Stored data
________________________________________

## config.mk

```make
export PLATFORM = sky130hd
export DESIGN_NAME = axis_frame_fifo_keep_flat
export DESIGN_NICKNAME = d
export VERILOG_FILES = /design/src/rtl/axis_frame_fifo_keep_if.sv /design/src/rtl/axis_frame_fifo_keep.sv /design/src/flat_wrapper.sv
export SDC_FILE = /design/constraint.sdc
export NUM_CORES = 1
export LEC_CHECK = 0
export CAP_MARGIN = 20
export CORE_MARGIN = 2
export CORE_UTILIZATION = 45
export DETAILED_ROUTE_END_ITERATION = 8
export GPL_TIMING_DRIVEN = 0
export PLACE_DENSITY_LB_ADDON = 0.05
export SLEW_MARGIN = 20
export SYNTH_ARGS = -nofsm -noshare
export SYNTH_HDL_FRONTEND = slang
export SYNTH_SLANG_ARGS = --single-unit
```

## constraint.sdc

```tcl
create_clock -name clk -period 6.7 [get_ports clk]
set_clock_uncertainty 0.1 [all_clocks]
set_input_delay 1.34 -clock clk [delete_from_list [all_inputs] [get_ports clk]]
set_output_delay 1.34 -clock clk [all_outputs]
set_load 0.03 [all_outputs]
```

## src/rtl/axis_frame_fifo_keep_if.sv

```systemverilog
// AXI-Stream bundle used on both sides of axis_frame_fifo_keep.
// The master drives data/valid/last/user and the slave returns ready.
interface axis_frame_fifo_keep_if #(
    parameter int DATA_WIDTH = 8,
    parameter int KEEP_WIDTH = DATA_WIDTH / 8
);
    logic [DATA_WIDTH-1:0] tdata;
    logic [KEEP_WIDTH-1:0] tkeep;
    logic                  tvalid;
    logic                  tready;
    logic                  tlast;
    logic                  tuser;

    modport master (output tdata, tkeep, tvalid, tlast, tuser, input tready);
    modport slave  (input tdata, tkeep, tvalid, tlast, tuser, output tready);
endinterface

```

## src/rtl/axis_frame_fifo_keep.sv

```systemverilog
// Store-and-forward AXI-Stream frame FIFO with tkeep; bad or overflowing frames are dropped whole.
// Optional frame_count output is built when AXIS_FRAME_FIFO_COUNT_EN is defined.
module axis_frame_fifo_keep #(
    parameter int ADDR_WIDTH     = 4,
    parameter int DATA_WIDTH     = 8,
    parameter int KEEP_WIDTH     = DATA_WIDTH / 8,
    parameter int DROP_WHEN_FULL = 1,
    parameter int DROP_BAD_FRAME = 1
) (
    input  logic                   clk,
    input  logic                   rst_n,
    axis_frame_fifo_keep_if.slave  in_axis,
    axis_frame_fifo_keep_if.master out_axis,
    output logic                   overflow,
    output logic                   bad_frame,
    output logic                   good_frame
`ifdef AXIS_FRAME_FIFO_COUNT_EN
    ,
    output logic [ADDR_WIDTH:0]    frame_count
`endif
);

    localparam int  DEPTH       = 1 << ADDR_WIDTH;
    localparam int  WORD_W      = 1 + KEEP_WIDTH + DATA_WIDTH;
    localparam bit  BACKPRESSURE = (DROP_WHEN_FULL == 0);
    localparam bit  BAD_DROP_EN  = (DROP_BAD_FRAME != 0);

    typedef logic [ADDR_WIDTH:0] ptr_t;
    typedef logic [WORD_W-1:0]   word_t;

    typedef enum logic [1:0] {
        ST_IDLE,
        ST_STORE,
        ST_DROP
    } state_e;

    word_t  mem_q [DEPTH];

    state_e state_q, state_d;
    ptr_t   wr_ptr_q, wr_ptr_d;
    ptr_t   wr_ptr_cur_q, wr_ptr_cur_d;
    ptr_t   wr_ptr_vis_q, wr_ptr_vis_d;
    ptr_t   rd_ptr_q, rd_ptr_d;
    logic   out_tvalid_q, out_tvalid_d;
    word_t  out_word_q, out_word_d;
    logic   overflow_q, overflow_d;
    logic   bad_frame_q, bad_frame_d;
    logic   good_frame_q, good_frame_d;

    logic   drop;
    logic   full_cur;
    logic   frame_fills_mem;
    logic   in_ready;
    logic   accept;
    logic   store_word;
    logic   commit;
    logic   commit_bad;
    logic   commit_good;
    logic   ovf_start;
    logic   ovf_end;
    logic   empty;
    logic   out_load;

    assign full_cur = (wr_ptr_cur_q[ADDR_WIDTH] != rd_ptr_q[ADDR_WIDTH]) &&
                      (wr_ptr_cur_q[ADDR_WIDTH-1:0] == rd_ptr_q[ADDR_WIDTH-1:0]);
    assign frame_fills_mem = full_cur && (wr_ptr_q == rd_ptr_q);

    assign in_ready   = BACKPRESSURE ? (~full_cur | drop) : 1'b1;
    assign accept     = in_axis.tvalid & in_ready;
    assign store_word = accept & ~drop & ~full_cur;
    assign commit     = store_word & in_axis.tlast;
    assign commit_bad  = commit & BAD_DROP_EN & in_axis.tuser;
    assign commit_good = commit & ~commit_bad;

    // A frame that alone fills the memory can never commit under backpressure, so drop it.
    assign ovf_start = ~drop & ((accept & full_cur) | (BACKPRESSURE & frame_fills_mem));
    assign ovf_end   = accept & in_axis.tlast & (drop | full_cur);

    // Reads see committed words one cycle after the commit.
    assign empty    = (wr_ptr_vis_q == rd_ptr_q);
    assign out_load = out_axis.tready | ~out_tvalid_q;

    always_ff @(posedge clk or negedge rst_n) begin
        if (!rst_n) begin
            state_q <= ST_IDLE;
        end else begin
            state_q <= state_d;
        end
    end

    always_comb begin
        state_d = state_q;
        unique case (state_q)
            ST_IDLE, ST_STORE: begin
                if (ovf_start && !(accept && in_axis.tlast)) begin
                    state_d = ST_DROP;
                end else if (accept) begin
                    state_d = ST_STORE;
                end
            end
            ST_DROP: begin
                if (accept && in_axis.tlast) begin
                    state_d = ST_STORE;
                end
            end
            default: state_d = ST_IDLE;
        endcase
    end

    always_comb begin
        drop         = (state_q == ST_DROP);
        overflow_d   = ovf_end;
        bad_frame_d  = commit_bad;
        good_frame_d = commit_good;
    end

    always_comb begin
        wr_ptr_d     = wr_ptr_q;
        wr_ptr_cur_d = wr_ptr_cur_q;
        wr_ptr_vis_d = wr_ptr_q;
        if (commit_bad) begin
            wr_ptr_cur_d = wr_ptr_q;
        end else if (commit_good) begin
            wr_ptr_cur_d = wr_ptr_cur_q + ptr_t'(1);
            wr_ptr_d     = wr_ptr_cur_q + ptr_t'(1);
        end else if (store_word) begin
            wr_ptr_cur_d = wr_ptr_cur_q + ptr_t'(1);
        end
        if (ovf_end) begin
            wr_ptr_cur_d = wr_ptr_q;
        end
    end

    always_comb begin
        rd_ptr_d     = rd_ptr_q;
        out_tvalid_d = out_tvalid_q;
        out_word_d   = out_word_q;
        if (out_load) begin
            out_tvalid_d = ~empty;
            if (!empty) begin
                out_word_d = mem_q[rd_ptr_q[ADDR_WIDTH-1:0]];
                rd_ptr_d   = rd_ptr_q + ptr_t'(1);
            end
        end
    end

    always_ff @(posedge clk) begin
        if (store_word) begin
            mem_q[wr_ptr_cur_q[ADDR_WIDTH-1:0]] <= {in_axis.tlast, in_axis.tkeep, in_axis.tdata};
        end
    end

    always_ff @(posedge clk or negedge rst_n) begin
        if (!rst_n) begin
            wr_ptr_q     <= '0;
            wr_ptr_cur_q <= '0;
            wr_ptr_vis_q <= '0;
            rd_ptr_q     <= '0;
            out_tvalid_q <= 1'b0;
            out_word_q   <= '0;
            overflow_q   <= 1'b0;
            bad_frame_q  <= 1'b0;
            good_frame_q <= 1'b0;
        end else begin
            wr_ptr_q     <= wr_ptr_d;
            wr_ptr_cur_q <= wr_ptr_cur_d;
            wr_ptr_vis_q <= wr_ptr_vis_d;
            rd_ptr_q     <= rd_ptr_d;
            out_tvalid_q <= out_tvalid_d;
            out_word_q   <= out_word_d;
            overflow_q   <= overflow_d;
            bad_frame_q  <= bad_frame_d;
            good_frame_q <= good_frame_d;
        end
    end

`ifdef AXIS_FRAME_FIFO_COUNT_EN
    ptr_t frame_count_q, frame_count_d;
    logic out_last_xfer;

    assign out_last_xfer = out_tvalid_q & out_axis.tready & out_word_q[WORD_W-1];

    always_comb begin
        frame_count_d = frame_count_q;
        if (good_frame_d && !out_last_xfer) begin
            frame_count_d = frame_count_q + ptr_t'(1);
        end else if (!good_frame_d && out_last_xfer) begin
            frame_count_d = frame_count_q - ptr_t'(1);
        end
    end

    always_ff @(posedge clk or negedge rst_n) begin
        if (!rst_n) begin
            frame_count_q <= '0;
        end else begin
            frame_count_q <= frame_count_d;
        end
    end

    assign frame_count = frame_count_q;
`endif

    assign in_axis.tready  = in_ready;
    assign out_axis.tvalid = out_tvalid_q;
    assign out_axis.tlast  = out_word_q[WORD_W-1];
    assign out_axis.tkeep  = out_word_q[WORD_W-2 -: KEEP_WIDTH];
    assign out_axis.tdata  = out_word_q[DATA_WIDTH-1:0];
    assign out_axis.tuser  = 1'b0;
    assign overflow        = overflow_q;
    assign bad_frame       = bad_frame_q;
    assign good_frame      = good_frame_q;

endmodule

```

## src/flat_wrapper.sv

```systemverilog
// flat-port wrapper written by rule: the top's interface ports become plain ports
module axis_frame_fifo_keep_flat 
#(
    parameter int ADDR_WIDTH     = 4,
    parameter int DATA_WIDTH     = 8,
    parameter int KEEP_WIDTH     = DATA_WIDTH / 8,
    parameter int DROP_WHEN_FULL = 1,
    parameter int DROP_BAD_FRAME = 1
)
  (clk, rst_n, overflow, bad_frame, good_frame, in_axis_tdata, in_axis_tkeep, in_axis_tvalid, in_axis_tlast, in_axis_tuser, in_axis_tready, out_axis_tdata, out_axis_tkeep, out_axis_tvalid, out_axis_tlast, out_axis_tuser, out_axis_tready);
  axis_frame_fifo_keep_if #(.DATA_WIDTH(DATA_WIDTH), .KEEP_WIDTH(KEEP_WIDTH)) in_axis_i ();
  axis_frame_fifo_keep_if #(.DATA_WIDTH(DATA_WIDTH), .KEEP_WIDTH(KEEP_WIDTH)) out_axis_i ();
  input  logic clk;
  input  logic rst_n;
  output logic overflow;
  output logic bad_frame;
  output logic good_frame;
  input wire logic [$bits(in_axis_i.tdata)-1:0] in_axis_tdata;
  input wire logic [$bits(in_axis_i.tkeep)-1:0] in_axis_tkeep;
  input wire logic [$bits(in_axis_i.tvalid)-1:0] in_axis_tvalid;
  input wire logic [$bits(in_axis_i.tlast)-1:0] in_axis_tlast;
  input wire logic [$bits(in_axis_i.tuser)-1:0] in_axis_tuser;
  output wire logic [$bits(in_axis_i.tready)-1:0] in_axis_tready;
  output wire logic [$bits(out_axis_i.tdata)-1:0] out_axis_tdata;
  output wire logic [$bits(out_axis_i.tkeep)-1:0] out_axis_tkeep;
  output wire logic [$bits(out_axis_i.tvalid)-1:0] out_axis_tvalid;
  output wire logic [$bits(out_axis_i.tlast)-1:0] out_axis_tlast;
  output wire logic [$bits(out_axis_i.tuser)-1:0] out_axis_tuser;
  input wire logic [$bits(out_axis_i.tready)-1:0] out_axis_tready;
  assign in_axis_i.tdata = in_axis_tdata;
  assign in_axis_i.tkeep = in_axis_tkeep;
  assign in_axis_i.tvalid = in_axis_tvalid;
  assign in_axis_i.tlast = in_axis_tlast;
  assign in_axis_i.tuser = in_axis_tuser;
  assign in_axis_tready = in_axis_i.tready;
  assign out_axis_tdata = out_axis_i.tdata;
  assign out_axis_tkeep = out_axis_i.tkeep;
  assign out_axis_tvalid = out_axis_i.tvalid;
  assign out_axis_tlast = out_axis_i.tlast;
  assign out_axis_tuser = out_axis_i.tuser;
  assign out_axis_i.tready = out_axis_tready;
  axis_frame_fifo_keep #(.ADDR_WIDTH(ADDR_WIDTH), .DATA_WIDTH(DATA_WIDTH), .KEEP_WIDTH(KEEP_WIDTH), .DROP_WHEN_FULL(DROP_WHEN_FULL), .DROP_BAD_FRAME(DROP_BAD_FRAME)) u_core (.clk(clk), .rst_n(rst_n), .in_axis(in_axis_i), .out_axis(out_axis_i), .overflow(overflow), .bad_frame(bad_frame), .good_frame(good_frame));
endmodule
```

Word level (Yosys, flattened, before mapping)
Memories as Yosys holds them, arrays and structs flattened. A register that Yosys moved wholly into a read port is not among the register bits.
Index checks and enable logic that the tools add are counted.
Word-level totals
  bits in registers: 26
  memory bits (writable): 160
  input port bits: 15
  logic and storage cells: 56
  memories kept: 1
Operators by class
  add/subtract/negate cells: 2
  equal/unequal tests: 7
  muxes and demuxes: 10
  bitwise operators: 16
  reduce and logical (&&, ||, !) cells: 11
Memory list
  u_core.mem_q: words 16, width 10, read ports 1, clocked after memory_dff 1, write ports 1, line axis_frame_fifo_keep.sv:37  | word_t mem_q [DEPTH];
Operator list (number)
  $mux 5: 4
  $add 5x1->5 const B: 2
  $and 1x1->1: 9
  $mux 2: 3
  $reduce_and 2->1: 3
  $eq 5x5->1: 1
  $not 1->1: 5
  $eq 4x4->1: 1
  $pmux 2 s2: 1
  $reduce_bool 4->1: 1
  $logic_and 1x1->1: 3
  $ne 3x2->1 const B: 1
  $eq 2x1->1 const B: 1
  $eq 2x2->1 const B: 1
  $logic_not 1->1: 2
  $logic_not 2->1: 1
  $mux 1: 2
  $ne 2x2->1 const B: 1
  $or 1x1->1: 2
  $reduce_or 2->1: 1
  $ne 1x1->1: 1

Logic depth before layout (Yosys ltp)
  depth after elaboration: 11
  gate-level depth with buffers: 8

Worst setup path before layout
Ideal clock, no wire load.
  kind: input-to-reg
  start: in in_axis_tvalid
  end: mem u_core.mem_q[0][0] (netlist bit) (enable)
  arrival: 2.826 ns
  data required time: 6.210 ns
  setup slack: 3.384 ns
  stages: 5
  path buffers: 1
  path through: clkbuf_1 nand2_1 a21oi_1 nand2_1 nor3_1
On the way
  cells in the longest elaborated chain, start to end: 4
Ends and longest elaborated chain
  start: declaration: line flat_wrapper.sv:20  | input wire logic [$bits(in_axis_i.tvalid)-1:0] in_axis_tvalid;
  $and 1x1->1 (2 in series): line axis_frame_fifo_keep.sv:70  | assign store_word = accept & ~drop & ~full_cur;
  $mux 1: line axis_frame_fifo_keep.sv:148  | if (store_word) begin
  $mux 1 (implied by the code): line axis_frame_fifo_keep.sv:149  | mem_q[wr_ptr_cur_q[ADDR_WIDTH-1:0]] <= {in_axis.tlast, in_axis.tkeep, in_axis.tdata};
  end: declaration: line axis_frame_fifo_keep.sv:37
Every way passes these cells.

Worst setup path after layout
  start: in in_axis_tvalid
  end: mem u_core.mem_q[4][5] (netlist bit) (enable)
Same word-level chain as after synthesis.

==> reports/qor.yml <==
status: "completed"
fmax_mhz: 304
slowest_delay_ns: 0.85
io_buffers: 27
fillers: 1388
dpl_cell_area_um2: 8590
cts_buffers: 17
yosysTopAreaCell: "edfxtp_1"
cp.arrival_ns: 3.23
areaGrowthSynthToFinish_pct: 16.5
slew_headroom_pct: 29.8
syn-instance-count: 457
yosysWarnings: 0
cp_max_fo: 10
tns_ns: 0
diodes: 0
path_cells: "clkbuf_1, nand2_1, a21oi_1, nand2_1, nor2_1"
gr-total-overflow: 0
power.internal_mw: 2.79
synth_cell_type_count: 50
gp_congestion: 0.815
ctsHtreeMaxLevel: 4
initial_core_util_pct: 46.0
start_kind: "primary input"
clockPowerShare_pct: 28.2
viasPerCell: 5.53
cts_setup_buffers: 0
final_cells: 746
cpMostUsedCell: "nand2_1"
wl_per_cell_um: 22.1
synth_flop_cell: "edfxtp_1"
seq_area_frac_synth_pct: 71.7
synthTopCellsByArea: "edfxtp_1 (60%), dfrtp_1 (11%), mux4_2 (7.9%)"
finalHoldViolCount: 0
synth_edf_count: 160
drv_slew: 0
power_switching_mw: 1.27
ioPinCount: 31
period_share_pct: 49.1
core_area_um2: 17300
hpwl_mm: 11.1
firstDrtPassIters: 5
synth.most_common_cell: "edfxtp_1"
fin_util_pct: 53.6
rows: 48
netlist_area_um2: 7960
setup_viol: 0
syn_area_per_cell_um2: 17.4
peakVddDrop_mv: 0.215
grt_use_total_pct: 19.2
p_per_area_nw_per_um2: 438
critPathTopFamily: "simple AND/OR/NAND/NOR gates"
power_frac_seq_pct: 39.4
die_w_um: 137
ctsHoldBuffers: 0
maxCapViolCount: 0
cp.buffers_inverters: 1
cp_slowest_cell: "nor2_1"
grt_pass1_wl_mm: 25.7
tightestPinTransition_ns: 1.05
drive_above_1_share_pct: 21.3
setup_slack_ns: 3.41
period_needed_ns: 3.29
dp_slack_ns: 2.85
die_h_um: 137
clock_latency_ns: 0.43
critPathKind: "in2reg"
p_comb_share_pct: 32.5
final_area_um2: 9270
ant_nets: 0
antenna_found_initial: 0
leakage_nw: 3.12
vias: 4127
grt_max_degree: 30
tritoncts: "yes"
required_ns: 6.64
nets: 528
cts.sinks: 196
hp-class: "reg2reg"
synthArstFlopShare_pct: 18.4
ys_ff_latch: 196
placed_cells: 714
synth.top_cell.area_share_pct: 60.4
rsz0062_at_grt: "false"
dr.first_iter.drc_count: 313
die-area_um2: 18800
ys_top_cells_by_count: "edfxtp_1 (160), dfrtp_1 (36), mux4_2 (28)"
end_kind: "register"
cts_resized: 0
path_clk_slew_ns: 0.07
clk_path_buf_depth: 2
wl_mm: 16.5
syn_nets: 477
grt_pass1_vias: 4261
swShare_pct: 31.3
root_buffer: "clkbuf_16"
drc_errors: 0
==> flip-flops by register name, summed over array words and instances (netlist names), 2 cells and up <==
signal,count
u_core.wr_ptr_q,5
u_core.mem_q,160
u_core.wr_ptr_vis_q,5
u_core.out_word_q,10
u_core.rd_ptr_q,5
u_core.state_q,2
u_core.wr_ptr_cur_q,5
==> per-stage QoR <==
step	total power, mW	hold slack, ns
after floorplan	2.52	0.274
after global placement	2.92	0.282
after detailed placement	2.95	0.286
after CTS	4.10	0.303
after global routing	4.27	0.320
final	4.06	0.299
==> cell families after synthesis <==
logic type / count (synthesis) / share of synthesized area, %
DFF: 196 / 71.7
and+or+nand+nor: 85 / 5.34
AOI/OAI and AO/OA: 66 / 5.63
muxes: 52 / 11.6
buffers and inverters: 31 / 2.59
xor gates and xnor gates: 20 / 2.29
adders and majority gates: 5 / 0.786
other: 2 / 0.0943
==> final timing paths <==
path / startpoint / end / slack (ns) / cells past startpoint
setup / recovery: in_axis_tvalid / u_core.mem_q[4][5] / 3.41 / 5
hold / removal: u_core.wr_ptr_q[4] / u_core.wr_ptr_vis_q[4] / 0.30 / 0
setup reg to reg: u_core.rd_ptr_q[0] / u_core.mem_q[4][5] / 3.82 / 7
hold reg to reg: u_core.wr_ptr_q[4] / u_core.wr_ptr_vis_q[4] / 0.30 / 0
max in group asynchronous: rst_n / u_core.out_word_q[5] / 5.41 / 2
min in group asynchronous: rst_n / u_core.rd_ptr_q[1] / 0.66 / 1
==> worst register-to-register path: stages (launching register included) <==
cell and delay, ns:
dfrtp_1 0.39, buf_4 0.18, xnor2_1 0.13, and4_1 0.22, buf_6 0.14, a21oi_1 0.27, nand2_1 0.22, nor2_1 0.85
==> power groups by stage <==
stage          registers (mW)  logic (mW)  clock network [mW]
2_1_floorplan            1.66       0.864                   0
3_3_place_gp             1.62        1.30                   0
3_5_place_dp             1.62        1.33                   0
4_1_cts                  1.60        1.34                1.16
5_1_grt                  1.62        1.44                1.21
6_report                 1.60        1.32                1.14
==> final cells by class <==
type	instances	area (um^2)	area share (%)
Buffer	27	191	2.06
Clock buffer	19	443	4.78
Clock inverter	13	229	2.47
Inverter	4	15.0	0.162
Multi-Input combinational cell	230	2090	22.5
Sequential cell	196	5710	61.5
Tap cell	225	282	3.04
Timing Repair Buffer	32	319	3.44
==> layer usage <==
layer  track usage [%]  vias to the layer above  part of all wire, %
met4              5.15                        0                  1.1
met5                 0                        -                    0
met1              26.0                     2151                   45
li1                  -                     1875                    -
met3              3.93                       14                  3.9
met2              32.0                       87                   50
==> cell usage in the layout (no fill, tap or decap), types with 4 or more instances in the layout <==
| cell type | instances |
|---|---|
| a2111oi_0 | 10 |
| a211oi_1 | 12 |
| a21oi_1 | 22 |
| buf_2 | 5 |
| buf_4 | 10 |
| buf_6 | 5 |
| bufinv_16 | 6 |
| clkbuf_1 | 9 |
| clkbuf_16 | 17 |
| clkdlybuf4s50_1 | 26 |
| clkinvlp_4 | 4 |
| dfrtp_1 | 36 |
| edfxtp_1 | 160 |
| ha_1 | 5 |
| inv_1 | 4 |
| mux2_2 | 11 |
| mux2i_1 | 10 |
| mux4_2 | 28 |
| nand2_1 | 19 |
| nand2b_1 | 4 |
| nor2_1 | 17 |
| nor2_2 | 5 |
| nor2b_1 | 22 |
| nor3_2 | 4 |
| o21ai_0 | 8 |
| xnor2_1 | 12 |
| xor2_1 | 7 |
(Power assumes the default switching activity.)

________________________________________

What is being asked: Leave out every line above except those from the line with "setup_viol: 0" up to and including the line with "tightestPinTransition_ns: 1.05", and copy those exactly.

Answer for the task:
setup_viol: 0
syn_area_per_cell_um2: 17.4
peakVddDrop_mv: 0.215
grt_use_total_pct: 19.2
p_per_area_nw_per_um2: 438
critPathTopFamily: "simple AND/OR/NAND/NOR gates"
power_frac_seq_pct: 39.4
die_w_um: 137
ctsHoldBuffers: 0
maxCapViolCount: 0
cp.buffers_inverters: 1
cp_slowest_cell: "nor2_1"
grt_pass1_wl_mm: 25.7
tightestPinTransition_ns: 1.05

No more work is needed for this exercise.